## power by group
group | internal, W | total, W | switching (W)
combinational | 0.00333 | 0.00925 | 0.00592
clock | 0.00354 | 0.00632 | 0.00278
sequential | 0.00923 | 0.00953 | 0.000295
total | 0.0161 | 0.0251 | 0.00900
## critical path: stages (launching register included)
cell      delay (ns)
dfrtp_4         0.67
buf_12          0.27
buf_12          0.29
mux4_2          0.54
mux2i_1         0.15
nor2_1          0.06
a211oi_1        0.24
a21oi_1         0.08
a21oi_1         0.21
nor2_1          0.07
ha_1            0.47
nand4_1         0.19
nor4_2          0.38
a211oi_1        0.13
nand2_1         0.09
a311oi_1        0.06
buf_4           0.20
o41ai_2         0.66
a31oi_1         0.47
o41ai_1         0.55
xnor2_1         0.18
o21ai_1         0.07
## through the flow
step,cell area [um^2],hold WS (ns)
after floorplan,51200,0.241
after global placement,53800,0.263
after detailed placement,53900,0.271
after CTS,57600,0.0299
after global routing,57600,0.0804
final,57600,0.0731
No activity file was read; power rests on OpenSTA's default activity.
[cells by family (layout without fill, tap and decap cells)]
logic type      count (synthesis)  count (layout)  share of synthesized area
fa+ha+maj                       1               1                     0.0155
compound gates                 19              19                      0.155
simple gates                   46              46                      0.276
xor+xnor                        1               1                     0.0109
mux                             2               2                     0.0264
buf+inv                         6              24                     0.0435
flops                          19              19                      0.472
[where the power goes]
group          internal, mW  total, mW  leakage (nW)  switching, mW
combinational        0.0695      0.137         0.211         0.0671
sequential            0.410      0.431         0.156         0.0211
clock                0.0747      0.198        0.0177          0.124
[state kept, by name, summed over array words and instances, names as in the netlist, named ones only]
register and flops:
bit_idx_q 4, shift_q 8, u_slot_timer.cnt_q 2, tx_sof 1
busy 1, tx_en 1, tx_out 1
File: config.mk
export PLATFORM = sky130hd
export DESIGN_NAME = mem_port_arbiter
export DESIGN_NICKNAME = d
export VERILOG_FILES = /design/src/rtl/mem_port_arbiter.sv
export SDC_FILE = /design/constraint.sdc
export NUM_CORES = 1
export LEC_CHECK = 0
export CORE_AREA = 2 2 124 126
export CTS_CLUSTER_SIZE = 30
export DETAILED_ROUTE_END_ITERATION = 12
export DIE_AREA = 0 0 126 128
export SLEW_MARGIN = 0
export SYNTH_ARGS = -nofsm -noshare
export SYNTH_HDL_FRONTEND = slang
export SYNTH_SLANG_ARGS = --single-unit
File: constraint.sdc
create_clock -name clk -period 2.8 [get_ports clk]
set_input_delay 0.7 -clock clk [delete_from_list [all_inputs] [get_ports clk]]
set_output_delay 0.7 -clock clk [all_outputs]
set_load 0.05 [all_outputs]
<file path="src/rtl/hub75_scan_scheduler.sv">
// rtl/hub75_scan_scheduler.sv - HUB75 row/bit-plane scan scheduler with binary-coded modulation
//
// Purpose: walks every row and every bit plane of a frame slice. For each
// row/plane it asks the shifter to load the data. It then blanks the panel,
// latches the row and lights the row for BASE_TICKS << plane cycles.
//
// Ports:
//   clk_in       in   single clock, rising edge
//   rst_in       in   asynchronous active-low reset
//   frame_valid  in   a frame slice is available
//   frame_ready  out  scheduler is idle and will accept a slice
//   shift_start  out  one-cycle pulse: shifter loads shift_row/shift_plane
//   shift_row    out  row being shifted
//   shift_plane  out  plane being shifted
//   shift_done   in   shifter finished (single-cycle pulse)
//   hub75_addr   out  panel row address
//   hub75_latch  out  panel latch strobe
//   hub75_OE     out  panel output enable, active-low (1 = blanked)
//   frame_done   out  one-cycle pulse after the last row/plane
//   shift_err    out  sticky shift-watchdog error
//
// Optional feature: define SCAN_WATCHDOG_EN to abort the frame when
// shift_done does not arrive within WATCHDOG_CYCLES cycles.

module hub75_scan_scheduler #(
  parameter int SCAN_RATE       = 32,
  parameter int BIT_PLANES      = 3,
  parameter int BASE_TICKS      = 8,
  parameter int DEADTIME        = 2,
  parameter int WATCHDOG_CYCLES = 4096
) (
  input  logic                          clk_in,
  input  logic                          rst_in,
  input  logic                          frame_valid,
  output logic                          frame_ready,
  output logic                          shift_start,
  output logic [$clog2(SCAN_RATE)-1:0]  shift_row,
  output logic [$clog2(BIT_PLANES)-1:0] shift_plane,
  input  logic                          shift_done,
  output logic [$clog2(SCAN_RATE)-1:0]  hub75_addr,
  output logic                          hub75_latch,
  output logic                          hub75_OE,
  output logic                          frame_done,
  output logic                          shift_err
);

  localparam int ROW_W    = $clog2(SCAN_RATE);
  localparam int PL_W     = $clog2(BIT_PLANES);
  localparam int DISP_MAX = BASE_TICKS << (BIT_PLANES - 1);
  localparam int MAX_A    = (DISP_MAX > DEADTIME) ? DISP_MAX : DEADTIME;
  // One shared counter times BLANK, DISPLAY and the watchdog window.
  localparam int CNT_MAX  = (MAX_A > WATCHDOG_CYCLES) ? MAX_A : WATCHDOG_CYCLES;
  localparam int CNT_W    = $clog2(CNT_MAX + 1);

  typedef enum logic [2:0] {
    IDLE       = 3'd0,
    SHIFT      = 3'd1,
    WAIT_SHIFT = 3'd2,
    BLANK      = 3'd3,
    LATCH      = 3'd4,
    DISPLAY    = 3'd5,
    NEXT       = 3'd6
  } state_t;

  state_t             state_q, state_d;
  logic [ROW_W-1:0]   row_q, row_d;
  logic [PL_W-1:0]    plane_q, plane_d;
  logic [CNT_W-1:0]   cnt_q, cnt_d;
  logic [ROW_W-1:0]   addr_q, addr_d;
  logic               latch_q, latch_d;
  logic               oe_q, oe_d;
  logic               start_q, start_d;
  logic               done_q, done_d;
  logic               ready_q, ready_d;

  logic               last_row;
  logic               last_plane;
  logic [CNT_W-1:0]   disp_len;

  assign last_row   = (row_q == ROW_W'(SCAN_RATE - 1));
  assign last_plane = (plane_q == PL_W'(BIT_PLANES - 1));
  assign disp_len   = CNT_W'(BASE_TICKS) << plane_q;

`ifdef SCAN_WATCHDOG_EN
  logic err_q, err_d;
`endif

  // State register: every flop, including the registered outputs.
  always_ff @(posedge clk_in or negedge rst_in) begin
    if (!rst_in) begin
      state_q <= IDLE;
      row_q   <= '0;
      plane_q <= '0;
      cnt_q   <= '0;
      addr_q  <= '0;
      latch_q <= 1'b0;
      oe_q    <= 1'b1;
      start_q <= 1'b0;
      done_q  <= 1'b0;
      ready_q <= 1'b0;
`ifdef SCAN_WATCHDOG_EN
      err_q   <= 1'b0;
`endif
    end else begin
      state_q <= state_d;
      row_q   <= row_d;
      plane_q <= plane_d;
      cnt_q   <= cnt_d;
      addr_q  <= addr_d;
      latch_q <= latch_d;
      oe_q    <= oe_d;
      start_q <= start_d;
      done_q  <= done_d;
      ready_q <= ready_d;
`ifdef SCAN_WATCHDOG_EN
      err_q   <= err_d;
`endif
    end
  end

  // Next-state logic.
  always_comb begin
    state_d = state_q;
    row_d   = row_q;
    plane_d = plane_q;
`ifdef SCAN_WATCHDOG_EN
    err_d   = err_q;
`endif
    case (state_q)
      IDLE: begin
        if (frame_valid && ready_q) begin
          row_d   = '0;
          plane_d = '0;
          state_d = SHIFT;
        end
      end
      SHIFT: state_d = WAIT_SHIFT;
      WAIT_SHIFT: begin
        if (shift_done) begin
          state_d = BLANK;
`ifdef SCAN_WATCHDOG_EN
        end else if (cnt_q == CNT_W'(WATCHDOG_CYCLES - 1)) begin
          state_d = IDLE;
          err_d   = 1'b1;
`endif
        end
      end
      BLANK: begin
        if (cnt_q == CNT_W'(DEADTIME - 1)) state_d = LATCH;
      end
      LATCH: state_d = DISPLAY;
      DISPLAY: begin
        if (cnt_q == disp_len - CNT_W'(1)) state_d = NEXT;
      end
      NEXT: begin
        if (last_plane) begin
          plane_d = '0;
          row_d   = last_row ? '0 : row_q + ROW_W'(1);
        end else begin
          plane_d = plane_q + PL_W'(1);
        end
        state_d = (last_plane && last_row) ? IDLE : SHIFT;
      end
      default: state_d = IDLE;
    endcase
    // The counter restarts on every state entry, so it always holds the cycles already spent in the current state.
    cnt_d = (state_d != state_q) ? '0 : cnt_q + CNT_W'(1);
  end

  // Output logic: decoded from the next state so the flops line up with the state they describe.
  always_comb begin
    start_d = (state_d == SHIFT);
    latch_d = (state_d == LATCH);
    oe_d    = (state_d != DISPLAY);
    ready_d = (state_d == IDLE);
    // row_q/plane_q only move on leaving NEXT, so they still name the final slot here.
    done_d  = (state_d == NEXT) && last_plane && last_row;
    // Address moves on the first blanked cycle only, never while the row is lit.
    addr_d  = (state_d == BLANK && state_q != BLANK) ? row_q : addr_q;
  end

  assign frame_ready = ready_q;
  assign shift_start = start_q;
  assign shift_row   = row_q;
  assign shift_plane = plane_q;
  assign hub75_addr  = addr_q;
  assign hub75_latch = latch_q;
  assign hub75_OE    = oe_q;
  assign frame_done  = done_q;
`ifdef SCAN_WATCHDOG_EN
  assign shift_err   = err_q;
`else
  assign shift_err   = 1'b0;
`endif

endmodule

</file>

◇ ◇ ◇

What is expected
Search the data and copy each line containing "group".

Result of this exercise
## power by group
group | internal, W | total, W | switching (W)
group          internal, mW  total, mW  leakage (nW)  switching, mW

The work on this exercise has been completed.